Egon Perilli1 , Saulo Martelli1

  • 1. The Medical Device Research Institute, School of Computer Science, Engineering & Mathematics, Flinders University, Adelaide, SA, Australia
サマリー&コメント

メカニカルテストを伴うマイクロCTのタイムラプス撮影は、骨の奇形や骨折の機序の解明ために用いられることが多くなった。しかしながら、これまでの大腿骨のイメージングは、負荷をかけた核心部の狭い範囲に限られていた。本研究ではヒトの大腿骨骨端の全体を観察するために、シンクロトロンマイクロCTのタイムラプス撮影を行った。
56-91歳の女性12人の大腿骨を用いて観察を行った。サンプルは圧縮ステージの内部に設置され、マイクロCTスキャンにはAustralian Synchrotron (31 µm/voxel, isotropic)を使用した。負荷の段階ごとにマイクロCTスキャンで撮影した。それぞれの段階で直径160mm、高さ130mmの総体積を25分かけて撮影した。4つの大腿骨は負荷により破折したが、8つは破壊されなかった。
5-6回負荷を増加したところ(1998 - 8636N)で大腿骨の破折が観察された。2次元と3次元のマイクロCT画像では骨梁や皮質骨の変形や破壊を示した。マイクロCT画像で観察された大腿骨頸部骨頭下骨折は、臨床的にみられる骨折のパターンと一致していた。
シンクロトロンマイクロCTイメージングにより、段階的なメカニカルテストを伴うヒト大腿骨骨端全体のタイムラプス撮影が31µm voxelのサイズで行われた。臨床的な骨折パターンが再現され、マイクロCTでの骨の微小構造の観察が可能になった。負荷に耐えるための微細構造の違いを調べるために構造解析を行うことが課題である。
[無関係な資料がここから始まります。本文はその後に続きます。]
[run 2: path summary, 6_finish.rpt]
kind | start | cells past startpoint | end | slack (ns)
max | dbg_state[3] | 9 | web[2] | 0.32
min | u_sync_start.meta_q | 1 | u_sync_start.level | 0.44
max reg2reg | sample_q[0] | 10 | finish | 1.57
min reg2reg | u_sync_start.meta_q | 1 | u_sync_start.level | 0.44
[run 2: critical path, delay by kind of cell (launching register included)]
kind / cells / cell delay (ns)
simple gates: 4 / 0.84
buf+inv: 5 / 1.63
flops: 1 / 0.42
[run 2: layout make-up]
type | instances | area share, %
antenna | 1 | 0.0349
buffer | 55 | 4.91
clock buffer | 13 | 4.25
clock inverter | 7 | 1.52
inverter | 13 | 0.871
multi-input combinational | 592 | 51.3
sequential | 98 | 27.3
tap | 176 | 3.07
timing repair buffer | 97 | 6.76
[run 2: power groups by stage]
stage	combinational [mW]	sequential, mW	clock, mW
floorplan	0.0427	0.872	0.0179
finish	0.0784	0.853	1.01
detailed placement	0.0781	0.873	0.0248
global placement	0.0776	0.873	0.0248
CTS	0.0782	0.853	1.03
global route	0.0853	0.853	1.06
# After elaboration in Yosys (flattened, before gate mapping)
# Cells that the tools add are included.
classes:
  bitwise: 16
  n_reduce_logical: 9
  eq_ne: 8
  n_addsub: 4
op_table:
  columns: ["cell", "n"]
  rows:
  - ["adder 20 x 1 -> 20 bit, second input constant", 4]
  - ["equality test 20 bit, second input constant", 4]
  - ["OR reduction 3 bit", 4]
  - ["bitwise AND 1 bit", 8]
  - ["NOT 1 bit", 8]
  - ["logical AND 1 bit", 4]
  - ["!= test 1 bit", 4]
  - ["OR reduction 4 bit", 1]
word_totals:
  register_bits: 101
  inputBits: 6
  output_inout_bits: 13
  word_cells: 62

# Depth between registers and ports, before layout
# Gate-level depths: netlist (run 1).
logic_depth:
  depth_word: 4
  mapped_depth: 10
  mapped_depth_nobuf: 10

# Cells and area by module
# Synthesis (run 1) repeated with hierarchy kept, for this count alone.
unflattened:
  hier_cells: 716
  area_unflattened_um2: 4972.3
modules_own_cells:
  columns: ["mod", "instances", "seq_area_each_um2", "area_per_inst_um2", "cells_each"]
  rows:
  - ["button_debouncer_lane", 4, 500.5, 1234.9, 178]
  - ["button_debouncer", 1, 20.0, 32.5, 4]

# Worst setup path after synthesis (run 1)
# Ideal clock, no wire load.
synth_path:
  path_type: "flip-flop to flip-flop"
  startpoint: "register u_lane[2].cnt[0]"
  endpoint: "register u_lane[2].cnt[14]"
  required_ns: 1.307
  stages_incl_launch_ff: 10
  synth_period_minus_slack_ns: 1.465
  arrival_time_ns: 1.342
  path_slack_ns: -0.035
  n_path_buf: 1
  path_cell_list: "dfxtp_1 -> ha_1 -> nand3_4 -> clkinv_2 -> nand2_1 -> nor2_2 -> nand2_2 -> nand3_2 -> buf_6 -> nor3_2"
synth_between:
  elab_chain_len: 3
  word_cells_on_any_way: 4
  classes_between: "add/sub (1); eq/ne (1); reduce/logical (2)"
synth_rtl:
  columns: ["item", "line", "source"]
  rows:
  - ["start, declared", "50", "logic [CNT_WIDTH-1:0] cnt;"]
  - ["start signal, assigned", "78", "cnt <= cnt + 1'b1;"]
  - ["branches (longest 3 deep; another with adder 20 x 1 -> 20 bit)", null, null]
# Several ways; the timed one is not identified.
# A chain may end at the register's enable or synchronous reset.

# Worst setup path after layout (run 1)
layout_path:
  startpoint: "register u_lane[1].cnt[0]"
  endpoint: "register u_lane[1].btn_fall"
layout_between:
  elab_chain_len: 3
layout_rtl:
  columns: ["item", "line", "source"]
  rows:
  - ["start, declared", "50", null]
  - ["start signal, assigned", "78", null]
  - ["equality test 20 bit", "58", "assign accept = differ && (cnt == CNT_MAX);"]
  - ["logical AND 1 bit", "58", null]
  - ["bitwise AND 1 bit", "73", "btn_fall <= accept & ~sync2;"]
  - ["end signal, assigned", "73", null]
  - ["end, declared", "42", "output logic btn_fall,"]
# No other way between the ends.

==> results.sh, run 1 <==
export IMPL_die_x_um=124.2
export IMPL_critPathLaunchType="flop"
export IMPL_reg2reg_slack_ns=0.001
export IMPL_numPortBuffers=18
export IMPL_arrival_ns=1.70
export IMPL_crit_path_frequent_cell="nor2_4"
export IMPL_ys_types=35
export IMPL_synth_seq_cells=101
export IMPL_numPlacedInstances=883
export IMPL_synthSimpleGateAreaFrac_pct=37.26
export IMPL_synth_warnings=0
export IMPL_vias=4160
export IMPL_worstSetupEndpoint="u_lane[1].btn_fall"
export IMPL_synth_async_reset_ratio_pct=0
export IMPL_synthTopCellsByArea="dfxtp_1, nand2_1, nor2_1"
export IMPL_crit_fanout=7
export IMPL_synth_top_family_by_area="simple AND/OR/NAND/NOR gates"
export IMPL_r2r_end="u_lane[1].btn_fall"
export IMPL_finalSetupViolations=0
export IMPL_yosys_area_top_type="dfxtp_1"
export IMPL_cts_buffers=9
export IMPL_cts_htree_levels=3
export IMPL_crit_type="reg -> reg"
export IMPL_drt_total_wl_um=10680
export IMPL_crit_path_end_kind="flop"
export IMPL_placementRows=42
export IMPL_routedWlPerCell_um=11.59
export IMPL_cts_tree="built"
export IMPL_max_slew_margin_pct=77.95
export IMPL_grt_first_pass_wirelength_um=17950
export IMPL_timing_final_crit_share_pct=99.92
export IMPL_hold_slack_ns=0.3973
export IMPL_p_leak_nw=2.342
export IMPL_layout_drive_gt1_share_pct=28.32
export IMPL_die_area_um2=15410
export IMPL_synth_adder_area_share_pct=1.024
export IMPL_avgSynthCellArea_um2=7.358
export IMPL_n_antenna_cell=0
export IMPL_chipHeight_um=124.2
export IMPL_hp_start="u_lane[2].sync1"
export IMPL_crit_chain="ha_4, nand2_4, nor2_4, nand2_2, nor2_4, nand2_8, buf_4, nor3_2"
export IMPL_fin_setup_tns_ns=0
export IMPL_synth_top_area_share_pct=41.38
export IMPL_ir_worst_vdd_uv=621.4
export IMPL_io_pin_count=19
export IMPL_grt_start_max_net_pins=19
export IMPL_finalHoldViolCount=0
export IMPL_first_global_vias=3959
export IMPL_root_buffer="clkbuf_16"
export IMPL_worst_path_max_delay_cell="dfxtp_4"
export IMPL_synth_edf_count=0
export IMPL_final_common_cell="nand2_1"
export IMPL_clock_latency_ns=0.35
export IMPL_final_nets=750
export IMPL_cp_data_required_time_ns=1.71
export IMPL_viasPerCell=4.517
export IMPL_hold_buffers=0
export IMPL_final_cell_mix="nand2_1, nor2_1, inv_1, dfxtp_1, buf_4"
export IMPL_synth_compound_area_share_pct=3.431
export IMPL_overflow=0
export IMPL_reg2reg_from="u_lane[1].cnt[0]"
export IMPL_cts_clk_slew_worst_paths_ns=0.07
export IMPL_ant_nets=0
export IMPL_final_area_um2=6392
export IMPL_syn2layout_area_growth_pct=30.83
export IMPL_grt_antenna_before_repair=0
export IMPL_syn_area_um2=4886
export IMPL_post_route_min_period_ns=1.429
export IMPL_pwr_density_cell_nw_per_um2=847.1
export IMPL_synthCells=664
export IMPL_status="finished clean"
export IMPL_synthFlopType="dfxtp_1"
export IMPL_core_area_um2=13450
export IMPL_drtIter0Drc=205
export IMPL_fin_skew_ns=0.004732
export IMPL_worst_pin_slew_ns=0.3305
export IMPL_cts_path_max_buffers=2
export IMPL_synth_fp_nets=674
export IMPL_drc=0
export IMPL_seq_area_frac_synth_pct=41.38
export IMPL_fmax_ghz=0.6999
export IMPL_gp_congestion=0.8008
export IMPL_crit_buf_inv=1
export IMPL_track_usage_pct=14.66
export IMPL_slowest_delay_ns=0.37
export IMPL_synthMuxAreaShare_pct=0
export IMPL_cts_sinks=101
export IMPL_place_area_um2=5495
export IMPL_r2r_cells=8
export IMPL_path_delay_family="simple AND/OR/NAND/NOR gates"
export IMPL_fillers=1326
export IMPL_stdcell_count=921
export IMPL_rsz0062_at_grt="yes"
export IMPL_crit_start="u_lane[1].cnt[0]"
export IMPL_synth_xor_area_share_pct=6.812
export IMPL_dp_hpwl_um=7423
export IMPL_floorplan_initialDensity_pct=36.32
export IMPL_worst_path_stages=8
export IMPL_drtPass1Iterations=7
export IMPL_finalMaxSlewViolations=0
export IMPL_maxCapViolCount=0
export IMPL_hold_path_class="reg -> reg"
`src/rtl/router_port_if.sv`:
```
`default_nettype none
// ============================================================================
// Module   : router_port_if
// Purpose  : Node link and packet-side handshake bundle for router_port.
// Revision : 1.0 - initial release
// ============================================================================
interface router_port_if;
    // node link
    logic        free_to_node;
    logic        put_from_node;
    logic [7:0]  payload_from_node;
    logic        free_from_node;
    logic        put_to_node;
    logic [7:0]  payload_to_node;
    // packet side
    logic [31:0] pkt_out;
    logic        pkt_out_avail;
    logic        pkt_out_read;
    logic [31:0] pkt_in;
    logic        pkt_in_avail;
    logic        pkt_in_ready;

    modport slave (
        output free_to_node,
        input  put_from_node,
        input  payload_from_node,
        input  free_from_node,
        output put_to_node,
        output payload_to_node,
        output pkt_out,
        output pkt_out_avail,
        input  pkt_out_read,
        input  pkt_in,
        input  pkt_in_avail,
        output pkt_in_ready
    );

    modport master (
        input  free_to_node,
        output put_from_node,
        output payload_from_node,
        output free_from_node,
        input  put_to_node,
        input  payload_to_node,
        input  pkt_out,
        input  pkt_out_avail,
        output pkt_out_read,
        output pkt_in,
        output pkt_in_avail,
        input  pkt_in_ready
    );
endinterface
`default_nettype wire

```
`src/rtl/router_port.sv`:
```
`default_nettype none
// ============================================================================
// Module   : router_port
// Purpose  : Router port bridging a 4-beat byte link to show-ahead packet FIFOs.
// Revision : 1.0 - initial release
// ============================================================================

module router_port_fifo #(
    parameter int DEPTH = 2
) (
    input  wire logic        clock,
    input  wire logic        reset,
    input  wire logic        push,
    input  wire logic [31:0] wdata,
    input  wire logic        pop,
    output logic [31:0]      head,
    output logic             full,
    output logic             empty
);
    localparam int PW = (DEPTH > 1) ? $clog2(DEPTH) : 1;
    localparam int CW = $clog2(DEPTH + 1);

    logic [31:0]   mem [DEPTH];
    logic [PW-1:0] wr_ptr;
    logic [PW-1:0] rd_ptr;
    logic [CW-1:0] count;
    logic          do_push;
    logic          do_pop;

    assign full    = (count == CW'(DEPTH));
    assign empty   = (count == '0);
    assign head    = mem[rd_ptr];
    assign do_push = push && !full;
    assign do_pop  = pop && !empty;

    always_ff @(posedge clock) begin
        if (!reset && do_push) begin
            mem[wr_ptr] <= wdata;
        end
    end

    always_ff @(posedge clock) begin
        if (reset) begin
            wr_ptr <= '0;
            rd_ptr <= '0;
            count  <= '0;
        end else begin
            if (do_push) begin
                wr_ptr <= (wr_ptr == PW'(DEPTH - 1)) ? '0 : wr_ptr + 1'b1;
            end
            if (do_pop) begin
                rd_ptr <= (rd_ptr == PW'(DEPTH - 1)) ? '0 : rd_ptr + 1'b1;
            end
            // simultaneous push and pop leaves the occupancy unchanged
            case ({do_push, do_pop})
                2'b10:   count <= count + 1'b1;
                2'b01:   count <= count - 1'b1;
                default: count <= count;
            endcase
        end
    end
endmodule

module router_port #(
    parameter int DEPTH = 2
) (
    input  wire logic    clock,
    input  wire logic    reset,
    router_port_if.slave bus
);
    typedef enum logic [1:0] {
        RX_IDLE = 2'd0,
        RX_B1   = 2'd1,
        RX_B2   = 2'd2,
        RX_B3   = 2'd3
    } rx_state_t;

    typedef enum logic [2:0] {
        TX_IDLE = 3'd0,
        TX_B0   = 3'd1,
        TX_B1   = 3'd2,
        TX_B2   = 3'd3,
        TX_B3   = 3'd4
    } tx_state_t;

    // ---------------- receive path ----------------
    rx_state_t   rx_state;
    rx_state_t   rx_next;
    logic [7:0]  rx_byte0;
    logic [7:0]  rx_byte1;
    logic [7:0]  rx_byte2;
    logic        rx_push;
    logic [31:0] rx_pkt;
    logic [31:0] rx_head;
    logic        rx_full;
    logic        rx_empty;
    logic        rx_accept;

    assign bus.free_to_node  = (rx_state == RX_IDLE) && !rx_full;
    assign rx_accept         = bus.free_to_node && bus.put_from_node;
    assign rx_push           = (rx_state == RX_B3);
    assign rx_pkt            = {rx_byte0, rx_byte1, rx_byte2, bus.payload_from_node};
    assign bus.pkt_out       = rx_head;
    assign bus.pkt_out_avail = !rx_empty;

    always_comb begin
        rx_next = rx_state;
        case (rx_state)
            RX_IDLE: if (rx_accept) rx_next = RX_B1;
            RX_B1:   rx_next = RX_B2;
            RX_B2:   rx_next = RX_B3;
            RX_B3:   rx_next = RX_IDLE;
            default: rx_next = RX_IDLE;
        endcase
    end

    always_ff @(posedge clock) begin
        if (reset) begin
            rx_state <= RX_IDLE;
        end else begin
            rx_state <= rx_next;
        end
    end

    // byte captures need no reset: they are only consumed on the RX_B3 write
    always_ff @(posedge clock) begin
        if (rx_state == RX_IDLE && rx_accept) rx_byte0 <= bus.payload_from_node;
        if (rx_state == RX_B1)                rx_byte1 <= bus.payload_from_node;
        if (rx_state == RX_B2)                rx_byte2 <= bus.payload_from_node;
    end

    router_port_fifo #(.DEPTH(DEPTH)) u_rx_fifo (
        .clock (clock),
        .reset (reset),
        .push  (rx_push),
        .wdata (rx_pkt),
        .pop   (bus.pkt_out_read),
        .head  (rx_head),
        .full  (rx_full),
        .empty (rx_empty)
    );

    // ---------------- transmit path ----------------
    tx_state_t   tx_state;
    tx_state_t   tx_next;
    logic        put_next;
    logic [7:0]  payload_next;
    logic        put_q;
    logic [7:0]  payload_q;
    logic [31:0] tx_head;
    logic        tx_full;
    logic        tx_empty;
    logic        tx_pop;

    assign bus.pkt_in_ready    = !tx_full;
    assign bus.put_to_node     = put_q;
    assign bus.payload_to_node = payload_q;
    assign tx_pop              = (tx_state == TX_B3);

    // outputs are registered from the next state so beat k is on the wire in TX_Bk
    always_comb begin
        tx_next      = tx_state;
        payload_next = 8'h00;
        case (tx_state)
            TX_IDLE: if (!tx_empty && bus.free_from_node) tx_next = TX_B0;
            TX_B0:   tx_next = TX_B1;
            TX_B1:   tx_next = TX_B2;
            TX_B2:   tx_next = TX_B3;
            TX_B3:   tx_next = TX_IDLE;
            default: tx_next = TX_IDLE;
        endcase
        case (tx_next)
            TX_B0:   payload_next = tx_head[31:24];
            TX_B1:   payload_next = tx_head[23:16];
            TX_B2:   payload_next = tx_head[15:8];
            TX_B3:   payload_next = tx_head[7:0];
            default: payload_next = 8'h00;
        endcase
        put_next = (tx_next != TX_IDLE);
    end

    always_ff @(posedge clock) begin
        if (reset) begin
            tx_state  <= TX_IDLE;
            put_q     <= 1'b0;
            payload_q <= 8'h00;
        end else begin
            tx_state  <= tx_next;
            put_q     <= put_next;
            payload_q <= payload_next;
        end
    end

    router_port_fifo #(.DEPTH(DEPTH)) u_tx_fifo (
        .clock (clock),
        .reset (reset),
        .push  (bus.pkt_in_avail),
        .wdata (bus.pkt_in),
        .pop   (tx_pop),
        .head  (tx_head),
        .full  (tx_full),
        .empty (tx_empty)
    );
endmodule
`default_nettype wire

```
`src/flat_wrapper.sv`:
```
// flat-port wrapper written by rule: the top's interface ports become plain ports
module router_port_flat 
#(
    parameter int DEPTH = 2
)
  (clock, reset, bus_free_to_node, bus_put_from_node, bus_payload_from_node, bus_free_from_node, bus_put_to_node, bus_payload_to_node, bus_pkt_out, bus_pkt_out_avail, bus_pkt_out_read, bus_pkt_in, bus_pkt_in_avail, bus_pkt_in_ready);
  router_port_if bus_i ();
  input  wire logic clock;
  input  wire logic reset;
  output wire logic [$bits(bus_i.free_to_node)-1:0] bus_free_to_node;
  input wire logic [$bits(bus_i.put_from_node)-1:0] bus_put_from_node;
  input wire logic [$bits(bus_i.payload_from_node)-1:0] bus_payload_from_node;
  input wire logic [$bits(bus_i.free_from_node)-1:0] bus_free_from_node;
  output wire logic [$bits(bus_i.put_to_node)-1:0] bus_put_to_node;
  output wire logic [$bits(bus_i.payload_to_node)-1:0] bus_payload_to_node;
  output wire logic [$bits(bus_i.pkt_out)-1:0] bus_pkt_out;
  output wire logic [$bits(bus_i.pkt_out_avail)-1:0] bus_pkt_out_avail;
  input wire logic [$bits(bus_i.pkt_out_read)-1:0] bus_pkt_out_read;
  input wire logic [$bits(bus_i.pkt_in)-1:0] bus_pkt_in;
  input wire logic [$bits(bus_i.pkt_in_avail)-1:0] bus_pkt_in_avail;
  output wire logic [$bits(bus_i.pkt_in_ready)-1:0] bus_pkt_in_ready;
  assign bus_free_to_node = bus_i.free_to_node;
  assign bus_i.put_from_node = bus_put_from_node;
  assign bus_i.payload_from_node = bus_payload_from_node;
  assign bus_i.free_from_node = bus_free_from_node;
  assign bus_put_to_node = bus_i.put_to_node;
  assign bus_payload_to_node = bus_i.payload_to_node;
  assign bus_pkt_out = bus_i.pkt_out;
  assign bus_pkt_out_avail = bus_i.pkt_out_avail;
  assign bus_i.pkt_out_read = bus_pkt_out_read;
  assign bus_i.pkt_in = bus_pkt_in;
  assign bus_i.pkt_in_avail = bus_pkt_in_avail;
  assign bus_pkt_in_ready = bus_i.pkt_in_ready;
  router_port #(.DEPTH(DEPTH)) u_core (.clock(clock), .reset(reset), .bus(bus_i));
endmodule
```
大腿骨骨端全体の圧縮による骨折の過程がCT撮影により鮮明に観察されていた。シンクロトロンにより発生される光は、様々な波長の電磁波を取り出すことができるため、物質の解析から半導体作製などの様々な分野で応用されている。経時的なマイクロCT撮影への応用は、詳細不明の硬組織疾患の発症機序や治癒過程の解明に繋がることが期待される。

紹介演題 [2]
A novel collagen scaffold for improved tendon-bone healing

キーワード

scaffold, tendon-bone interface

研究グループ

Mei Lin Tay1 , Karen Callon1 , Ryan Gao1 , Donna Tuari1 , Jie Zhang2 , Dipika Patel2 , Jillian Cornish1 , David Musson1

  • 1. Medicine, Bone & Joint Group, Auckland, New Zealand
  • 2. Opthalmology, University of Auckland, Auckland, New Zealand
サマリー&コメント

回旋筋腱板の損傷は特に高齢者に多くみられるが、外科手術後の予後が悪いことから、治癒向上のために人工組織片の移植が提案されてきた。本研究では、層状構造で優れた機械的特性を持つ、新しいコラーゲンスキャフォールドの性能を評価した。
スキャフォールド上で培養した細胞の反応を調べるために、ヒト単球細胞を培養し、炎症性サイトカインの発現を経時的に評価した。スキャフォールド上での幼若腱細胞の培養により、細胞毒性を評価するためにalamarBlue®と蛍光染色を行った。さらに、成熟したラットの上腕骨から棘上筋を切除し、腱の縫合のみを施した群と、スキャフォールドを用いて縫合した群とで特徴を比較した。処置後12週で、生体力学的特性をInstronを用いて評価した。また、コラーゲン線維の密度や方向性、腱骨結合部の治癒、脈管や炎症性細胞を識別するために腱部のH&E染色を行った。
スキャフォールドによる培養では炎症性サイトカイン(IL-1β, TNF-α, IL-8)の発現増加は見られなかった。alamarBlue®と蛍光染色によりスキャフォールド上で7日間培養した腱細胞の接着性と成長を確認した。統計的な差はなかったが、スキャフォールドを用いて修復された腱骨結合部の弾性は増加し、最大荷重はわずかに減少した。両群の間に構造の違いは見られなかった。
本研究では新しいコラーゲンスキャフォールドは細胞適合性があり、腱骨結合部の治癒を増大させる可能性が示唆された。スキャフォールドに対する細胞反応の特徴を把握し、機械的強度の増加など、生体内でより良い治癒効果をもたらす可能性について調べることが課題である。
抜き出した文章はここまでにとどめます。